**Collected data**.
•••

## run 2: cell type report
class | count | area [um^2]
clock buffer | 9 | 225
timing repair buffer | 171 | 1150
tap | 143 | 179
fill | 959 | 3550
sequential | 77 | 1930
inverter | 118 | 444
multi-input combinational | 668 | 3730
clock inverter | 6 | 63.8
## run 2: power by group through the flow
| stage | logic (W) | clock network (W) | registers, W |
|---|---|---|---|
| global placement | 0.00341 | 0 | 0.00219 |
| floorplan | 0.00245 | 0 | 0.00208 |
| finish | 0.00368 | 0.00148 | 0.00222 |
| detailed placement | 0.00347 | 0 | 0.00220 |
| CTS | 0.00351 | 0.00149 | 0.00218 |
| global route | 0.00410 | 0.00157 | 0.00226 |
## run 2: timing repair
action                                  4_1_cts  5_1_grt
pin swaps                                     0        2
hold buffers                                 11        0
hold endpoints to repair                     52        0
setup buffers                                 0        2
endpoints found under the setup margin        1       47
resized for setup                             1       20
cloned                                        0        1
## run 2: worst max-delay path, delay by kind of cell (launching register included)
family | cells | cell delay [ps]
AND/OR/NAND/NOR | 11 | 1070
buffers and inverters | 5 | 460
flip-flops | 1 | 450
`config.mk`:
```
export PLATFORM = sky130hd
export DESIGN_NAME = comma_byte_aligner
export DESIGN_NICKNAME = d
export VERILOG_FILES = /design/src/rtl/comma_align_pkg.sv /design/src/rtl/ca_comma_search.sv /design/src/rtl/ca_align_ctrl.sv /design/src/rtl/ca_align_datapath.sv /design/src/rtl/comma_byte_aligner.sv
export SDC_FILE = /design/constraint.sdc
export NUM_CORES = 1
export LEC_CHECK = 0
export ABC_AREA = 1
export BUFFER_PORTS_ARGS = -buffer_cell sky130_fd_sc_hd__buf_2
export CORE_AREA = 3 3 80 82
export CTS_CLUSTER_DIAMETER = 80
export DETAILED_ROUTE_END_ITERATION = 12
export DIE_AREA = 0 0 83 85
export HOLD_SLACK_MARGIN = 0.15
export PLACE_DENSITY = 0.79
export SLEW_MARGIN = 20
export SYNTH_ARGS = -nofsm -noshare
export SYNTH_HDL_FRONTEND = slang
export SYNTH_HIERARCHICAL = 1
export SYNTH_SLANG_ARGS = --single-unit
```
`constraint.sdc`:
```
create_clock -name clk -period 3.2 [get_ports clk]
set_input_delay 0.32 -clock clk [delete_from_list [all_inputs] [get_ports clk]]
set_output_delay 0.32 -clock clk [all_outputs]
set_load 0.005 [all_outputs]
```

•••

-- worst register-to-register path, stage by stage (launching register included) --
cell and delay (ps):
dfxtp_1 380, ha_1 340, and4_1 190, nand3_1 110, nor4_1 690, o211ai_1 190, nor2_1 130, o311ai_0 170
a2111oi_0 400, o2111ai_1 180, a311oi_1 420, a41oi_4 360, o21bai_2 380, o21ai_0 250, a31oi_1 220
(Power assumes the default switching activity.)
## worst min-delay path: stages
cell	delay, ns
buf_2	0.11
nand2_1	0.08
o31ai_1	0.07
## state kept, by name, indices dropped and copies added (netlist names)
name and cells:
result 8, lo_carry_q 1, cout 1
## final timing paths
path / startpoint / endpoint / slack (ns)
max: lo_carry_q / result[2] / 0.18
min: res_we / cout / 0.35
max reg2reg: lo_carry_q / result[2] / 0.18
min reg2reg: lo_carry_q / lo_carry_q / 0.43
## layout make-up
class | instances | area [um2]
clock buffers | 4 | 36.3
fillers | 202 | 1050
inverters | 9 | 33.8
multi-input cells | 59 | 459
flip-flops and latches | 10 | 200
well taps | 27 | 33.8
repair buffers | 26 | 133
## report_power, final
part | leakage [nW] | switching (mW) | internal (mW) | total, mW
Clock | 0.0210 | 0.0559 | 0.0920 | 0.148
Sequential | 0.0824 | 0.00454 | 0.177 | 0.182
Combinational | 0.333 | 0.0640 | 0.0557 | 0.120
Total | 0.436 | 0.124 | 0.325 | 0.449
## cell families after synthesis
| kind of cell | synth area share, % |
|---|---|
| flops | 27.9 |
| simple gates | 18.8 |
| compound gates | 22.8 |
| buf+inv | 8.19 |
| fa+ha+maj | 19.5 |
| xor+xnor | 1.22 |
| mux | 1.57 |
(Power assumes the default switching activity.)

•••

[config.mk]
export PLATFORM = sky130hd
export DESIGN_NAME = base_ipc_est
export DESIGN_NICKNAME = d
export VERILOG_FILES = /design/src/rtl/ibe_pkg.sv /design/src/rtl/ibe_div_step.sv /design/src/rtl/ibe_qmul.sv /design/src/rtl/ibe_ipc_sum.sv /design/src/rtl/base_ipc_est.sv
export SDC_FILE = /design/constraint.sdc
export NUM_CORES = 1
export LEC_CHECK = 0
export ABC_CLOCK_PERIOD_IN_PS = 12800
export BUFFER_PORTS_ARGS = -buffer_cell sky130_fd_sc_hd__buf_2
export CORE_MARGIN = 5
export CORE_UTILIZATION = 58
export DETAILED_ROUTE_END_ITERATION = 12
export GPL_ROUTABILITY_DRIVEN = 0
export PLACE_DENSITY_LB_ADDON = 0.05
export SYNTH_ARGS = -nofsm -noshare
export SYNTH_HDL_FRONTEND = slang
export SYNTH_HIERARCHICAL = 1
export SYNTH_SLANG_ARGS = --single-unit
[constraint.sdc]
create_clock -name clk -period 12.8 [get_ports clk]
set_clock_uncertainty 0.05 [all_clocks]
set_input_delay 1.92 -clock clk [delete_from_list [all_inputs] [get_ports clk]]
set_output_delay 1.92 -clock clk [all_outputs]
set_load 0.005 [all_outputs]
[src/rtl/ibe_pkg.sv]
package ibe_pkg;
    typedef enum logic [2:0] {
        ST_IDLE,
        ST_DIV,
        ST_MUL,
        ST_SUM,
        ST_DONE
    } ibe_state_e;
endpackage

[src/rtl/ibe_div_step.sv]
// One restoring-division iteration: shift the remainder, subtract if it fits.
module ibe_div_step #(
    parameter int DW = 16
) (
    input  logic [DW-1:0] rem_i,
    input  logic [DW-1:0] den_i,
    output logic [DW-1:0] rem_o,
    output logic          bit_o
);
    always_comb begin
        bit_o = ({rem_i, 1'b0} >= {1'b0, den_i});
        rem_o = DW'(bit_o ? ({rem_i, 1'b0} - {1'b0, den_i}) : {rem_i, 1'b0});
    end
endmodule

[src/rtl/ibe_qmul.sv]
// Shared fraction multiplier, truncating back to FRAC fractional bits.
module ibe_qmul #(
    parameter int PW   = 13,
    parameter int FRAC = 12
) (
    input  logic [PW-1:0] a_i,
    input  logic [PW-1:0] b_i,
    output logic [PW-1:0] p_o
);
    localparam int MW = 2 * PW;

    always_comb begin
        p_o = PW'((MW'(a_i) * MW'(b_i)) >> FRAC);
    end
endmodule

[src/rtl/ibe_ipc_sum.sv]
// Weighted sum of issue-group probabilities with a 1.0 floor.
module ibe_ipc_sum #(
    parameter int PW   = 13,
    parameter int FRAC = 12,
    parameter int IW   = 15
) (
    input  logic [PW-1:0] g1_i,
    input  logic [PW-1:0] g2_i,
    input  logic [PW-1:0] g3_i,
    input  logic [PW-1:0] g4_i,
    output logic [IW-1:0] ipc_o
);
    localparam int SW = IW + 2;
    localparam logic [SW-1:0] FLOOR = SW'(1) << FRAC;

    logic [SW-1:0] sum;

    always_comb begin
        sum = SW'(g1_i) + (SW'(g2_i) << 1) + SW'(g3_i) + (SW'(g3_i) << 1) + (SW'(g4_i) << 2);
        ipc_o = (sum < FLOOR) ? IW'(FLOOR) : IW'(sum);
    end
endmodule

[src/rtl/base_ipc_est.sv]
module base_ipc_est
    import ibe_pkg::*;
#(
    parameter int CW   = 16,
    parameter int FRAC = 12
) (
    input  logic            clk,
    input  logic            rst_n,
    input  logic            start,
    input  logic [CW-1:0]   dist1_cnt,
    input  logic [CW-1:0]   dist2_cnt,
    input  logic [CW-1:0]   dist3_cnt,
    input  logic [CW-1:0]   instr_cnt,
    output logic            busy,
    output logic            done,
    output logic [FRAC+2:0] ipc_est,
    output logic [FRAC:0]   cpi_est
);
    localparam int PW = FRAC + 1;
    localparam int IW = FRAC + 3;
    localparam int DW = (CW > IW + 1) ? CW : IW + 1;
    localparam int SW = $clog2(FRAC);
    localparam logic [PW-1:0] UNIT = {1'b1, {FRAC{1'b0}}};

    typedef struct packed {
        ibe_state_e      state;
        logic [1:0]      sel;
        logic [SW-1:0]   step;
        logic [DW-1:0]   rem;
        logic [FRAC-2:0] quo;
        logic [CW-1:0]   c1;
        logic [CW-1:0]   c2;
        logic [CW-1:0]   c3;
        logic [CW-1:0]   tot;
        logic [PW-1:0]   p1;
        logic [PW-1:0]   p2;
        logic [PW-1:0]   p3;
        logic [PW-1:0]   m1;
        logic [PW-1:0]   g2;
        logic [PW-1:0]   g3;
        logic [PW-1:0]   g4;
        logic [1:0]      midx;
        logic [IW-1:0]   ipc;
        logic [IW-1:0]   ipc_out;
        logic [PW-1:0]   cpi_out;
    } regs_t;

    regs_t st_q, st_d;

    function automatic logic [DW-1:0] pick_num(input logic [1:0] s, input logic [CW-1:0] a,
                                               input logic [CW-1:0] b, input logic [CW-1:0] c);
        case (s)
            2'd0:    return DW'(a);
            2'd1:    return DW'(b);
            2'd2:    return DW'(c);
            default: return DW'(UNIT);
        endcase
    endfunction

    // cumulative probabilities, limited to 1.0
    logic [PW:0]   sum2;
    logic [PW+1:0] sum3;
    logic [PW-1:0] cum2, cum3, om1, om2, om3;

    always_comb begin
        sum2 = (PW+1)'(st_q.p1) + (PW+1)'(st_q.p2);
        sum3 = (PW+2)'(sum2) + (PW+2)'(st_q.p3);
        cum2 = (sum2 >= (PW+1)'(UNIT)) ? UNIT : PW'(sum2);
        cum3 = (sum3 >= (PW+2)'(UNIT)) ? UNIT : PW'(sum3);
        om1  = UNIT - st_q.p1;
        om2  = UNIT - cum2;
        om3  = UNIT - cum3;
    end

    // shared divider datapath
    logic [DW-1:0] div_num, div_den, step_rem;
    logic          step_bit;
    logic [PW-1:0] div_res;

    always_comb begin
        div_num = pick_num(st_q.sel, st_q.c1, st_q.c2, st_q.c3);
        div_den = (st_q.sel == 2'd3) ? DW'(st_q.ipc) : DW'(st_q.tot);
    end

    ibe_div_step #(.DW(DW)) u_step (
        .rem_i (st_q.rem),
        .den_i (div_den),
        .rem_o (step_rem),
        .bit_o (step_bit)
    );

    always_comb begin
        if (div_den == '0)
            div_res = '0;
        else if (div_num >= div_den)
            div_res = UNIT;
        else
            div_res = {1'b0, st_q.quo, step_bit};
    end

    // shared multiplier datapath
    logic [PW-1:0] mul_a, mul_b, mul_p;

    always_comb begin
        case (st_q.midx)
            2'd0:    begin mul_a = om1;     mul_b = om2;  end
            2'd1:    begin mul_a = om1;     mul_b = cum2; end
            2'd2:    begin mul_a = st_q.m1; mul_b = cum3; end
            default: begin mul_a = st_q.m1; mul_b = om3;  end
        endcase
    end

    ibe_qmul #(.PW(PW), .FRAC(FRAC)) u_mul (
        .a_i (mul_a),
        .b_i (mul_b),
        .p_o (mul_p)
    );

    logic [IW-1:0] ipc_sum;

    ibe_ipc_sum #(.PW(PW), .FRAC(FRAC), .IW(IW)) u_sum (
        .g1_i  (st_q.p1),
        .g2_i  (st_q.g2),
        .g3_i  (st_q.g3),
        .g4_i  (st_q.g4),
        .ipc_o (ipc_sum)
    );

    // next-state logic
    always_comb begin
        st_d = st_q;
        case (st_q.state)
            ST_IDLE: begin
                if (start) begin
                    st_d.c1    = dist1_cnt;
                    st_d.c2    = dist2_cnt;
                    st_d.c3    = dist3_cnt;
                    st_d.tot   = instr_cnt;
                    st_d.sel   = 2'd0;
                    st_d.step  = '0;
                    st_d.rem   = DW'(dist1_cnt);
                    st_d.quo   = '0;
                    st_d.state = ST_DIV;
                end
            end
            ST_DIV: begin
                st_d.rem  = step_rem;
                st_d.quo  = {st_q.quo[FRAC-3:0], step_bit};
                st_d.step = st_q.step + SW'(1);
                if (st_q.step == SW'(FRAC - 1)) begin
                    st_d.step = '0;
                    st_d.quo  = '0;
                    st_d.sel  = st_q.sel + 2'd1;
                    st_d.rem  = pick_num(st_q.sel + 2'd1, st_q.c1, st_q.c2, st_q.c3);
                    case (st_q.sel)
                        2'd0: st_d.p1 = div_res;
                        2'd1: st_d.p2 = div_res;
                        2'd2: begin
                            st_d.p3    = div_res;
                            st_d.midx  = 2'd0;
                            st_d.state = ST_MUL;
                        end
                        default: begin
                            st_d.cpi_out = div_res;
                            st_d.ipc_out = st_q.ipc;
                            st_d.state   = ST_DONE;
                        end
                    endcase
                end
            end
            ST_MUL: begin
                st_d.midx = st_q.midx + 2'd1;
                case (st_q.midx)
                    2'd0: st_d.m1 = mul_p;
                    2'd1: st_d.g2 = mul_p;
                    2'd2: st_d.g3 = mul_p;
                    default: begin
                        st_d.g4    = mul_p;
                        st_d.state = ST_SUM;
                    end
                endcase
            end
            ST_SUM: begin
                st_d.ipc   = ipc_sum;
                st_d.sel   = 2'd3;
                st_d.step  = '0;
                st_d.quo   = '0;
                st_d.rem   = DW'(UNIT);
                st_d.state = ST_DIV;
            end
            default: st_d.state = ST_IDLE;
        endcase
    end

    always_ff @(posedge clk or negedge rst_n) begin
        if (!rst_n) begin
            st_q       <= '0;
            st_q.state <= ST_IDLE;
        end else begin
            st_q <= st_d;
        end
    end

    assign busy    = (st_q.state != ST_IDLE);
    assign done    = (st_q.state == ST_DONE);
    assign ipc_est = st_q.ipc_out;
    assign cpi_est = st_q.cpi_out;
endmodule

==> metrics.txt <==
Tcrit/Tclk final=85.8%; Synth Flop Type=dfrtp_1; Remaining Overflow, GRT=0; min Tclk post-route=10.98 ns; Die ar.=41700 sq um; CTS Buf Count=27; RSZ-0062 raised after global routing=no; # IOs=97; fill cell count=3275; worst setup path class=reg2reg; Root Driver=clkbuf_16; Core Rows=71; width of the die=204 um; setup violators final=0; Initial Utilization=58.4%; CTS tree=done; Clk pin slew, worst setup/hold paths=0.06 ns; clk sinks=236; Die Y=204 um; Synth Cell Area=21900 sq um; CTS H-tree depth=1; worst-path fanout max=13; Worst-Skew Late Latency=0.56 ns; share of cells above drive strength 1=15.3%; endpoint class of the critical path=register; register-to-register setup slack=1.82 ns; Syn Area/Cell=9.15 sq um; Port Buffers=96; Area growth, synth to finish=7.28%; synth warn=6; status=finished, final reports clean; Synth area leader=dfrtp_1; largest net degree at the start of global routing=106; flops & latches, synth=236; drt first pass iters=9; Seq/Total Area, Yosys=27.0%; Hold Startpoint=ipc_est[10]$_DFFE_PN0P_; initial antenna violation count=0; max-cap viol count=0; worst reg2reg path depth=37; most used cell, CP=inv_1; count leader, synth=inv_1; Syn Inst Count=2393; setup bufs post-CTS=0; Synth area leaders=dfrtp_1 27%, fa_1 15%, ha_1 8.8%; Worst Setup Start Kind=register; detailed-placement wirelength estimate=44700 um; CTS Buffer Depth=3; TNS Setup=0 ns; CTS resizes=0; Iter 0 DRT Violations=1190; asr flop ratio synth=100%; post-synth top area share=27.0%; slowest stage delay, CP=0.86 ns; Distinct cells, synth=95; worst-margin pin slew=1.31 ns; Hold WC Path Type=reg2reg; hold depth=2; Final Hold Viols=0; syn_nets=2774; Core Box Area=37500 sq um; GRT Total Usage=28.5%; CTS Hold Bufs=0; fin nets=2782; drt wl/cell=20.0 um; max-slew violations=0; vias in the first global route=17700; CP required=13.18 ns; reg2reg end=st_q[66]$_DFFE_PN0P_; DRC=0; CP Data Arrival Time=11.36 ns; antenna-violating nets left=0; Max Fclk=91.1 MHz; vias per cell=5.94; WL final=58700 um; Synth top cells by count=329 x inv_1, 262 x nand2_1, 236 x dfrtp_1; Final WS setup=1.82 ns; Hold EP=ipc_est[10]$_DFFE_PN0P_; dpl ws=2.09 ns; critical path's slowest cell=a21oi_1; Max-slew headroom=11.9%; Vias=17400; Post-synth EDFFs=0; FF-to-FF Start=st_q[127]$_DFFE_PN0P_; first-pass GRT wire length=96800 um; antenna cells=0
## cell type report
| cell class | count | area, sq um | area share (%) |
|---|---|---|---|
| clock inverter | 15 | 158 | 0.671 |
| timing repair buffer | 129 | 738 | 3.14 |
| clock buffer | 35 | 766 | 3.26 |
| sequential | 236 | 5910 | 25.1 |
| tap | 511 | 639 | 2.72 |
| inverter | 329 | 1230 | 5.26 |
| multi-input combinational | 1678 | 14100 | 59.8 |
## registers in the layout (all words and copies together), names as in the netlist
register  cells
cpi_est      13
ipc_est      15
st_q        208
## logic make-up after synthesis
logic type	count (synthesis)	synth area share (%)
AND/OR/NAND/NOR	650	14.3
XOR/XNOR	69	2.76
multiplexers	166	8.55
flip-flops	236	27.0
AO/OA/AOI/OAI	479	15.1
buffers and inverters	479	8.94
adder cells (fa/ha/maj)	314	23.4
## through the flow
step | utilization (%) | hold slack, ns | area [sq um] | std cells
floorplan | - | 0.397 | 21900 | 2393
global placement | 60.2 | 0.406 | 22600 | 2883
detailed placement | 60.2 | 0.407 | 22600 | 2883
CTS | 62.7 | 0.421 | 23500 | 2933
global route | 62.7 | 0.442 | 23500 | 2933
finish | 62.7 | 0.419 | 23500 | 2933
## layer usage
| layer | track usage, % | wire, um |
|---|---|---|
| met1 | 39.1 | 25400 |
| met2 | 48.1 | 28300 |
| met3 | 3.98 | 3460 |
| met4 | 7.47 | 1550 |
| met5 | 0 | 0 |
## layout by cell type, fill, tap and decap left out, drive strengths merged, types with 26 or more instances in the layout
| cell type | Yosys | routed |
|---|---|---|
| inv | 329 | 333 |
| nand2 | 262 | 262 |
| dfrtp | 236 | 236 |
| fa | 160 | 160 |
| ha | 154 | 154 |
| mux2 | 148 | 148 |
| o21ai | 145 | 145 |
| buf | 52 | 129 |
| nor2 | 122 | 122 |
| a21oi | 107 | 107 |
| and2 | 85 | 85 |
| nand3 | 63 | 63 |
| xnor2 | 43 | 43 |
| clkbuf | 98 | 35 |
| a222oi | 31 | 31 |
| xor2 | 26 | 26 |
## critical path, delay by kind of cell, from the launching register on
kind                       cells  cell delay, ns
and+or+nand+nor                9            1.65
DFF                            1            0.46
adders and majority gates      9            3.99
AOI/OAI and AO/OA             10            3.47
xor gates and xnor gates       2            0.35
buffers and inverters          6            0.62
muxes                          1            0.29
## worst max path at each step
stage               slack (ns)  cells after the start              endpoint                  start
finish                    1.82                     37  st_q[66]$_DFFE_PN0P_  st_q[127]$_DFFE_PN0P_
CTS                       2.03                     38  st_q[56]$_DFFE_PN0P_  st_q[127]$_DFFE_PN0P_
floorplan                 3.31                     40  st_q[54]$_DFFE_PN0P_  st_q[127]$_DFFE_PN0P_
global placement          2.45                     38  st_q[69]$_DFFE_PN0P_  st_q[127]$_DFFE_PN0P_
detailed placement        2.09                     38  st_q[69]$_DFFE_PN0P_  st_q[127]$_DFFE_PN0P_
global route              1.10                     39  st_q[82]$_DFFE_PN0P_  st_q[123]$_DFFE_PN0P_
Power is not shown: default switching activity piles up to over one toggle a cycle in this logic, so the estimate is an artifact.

•••

Whenever a line above includes the string "included", copy it.

## run 2: worst max-delay path, delay by kind of cell (launching register included)
-- worst register-to-register path, stage by stage (launching register included) --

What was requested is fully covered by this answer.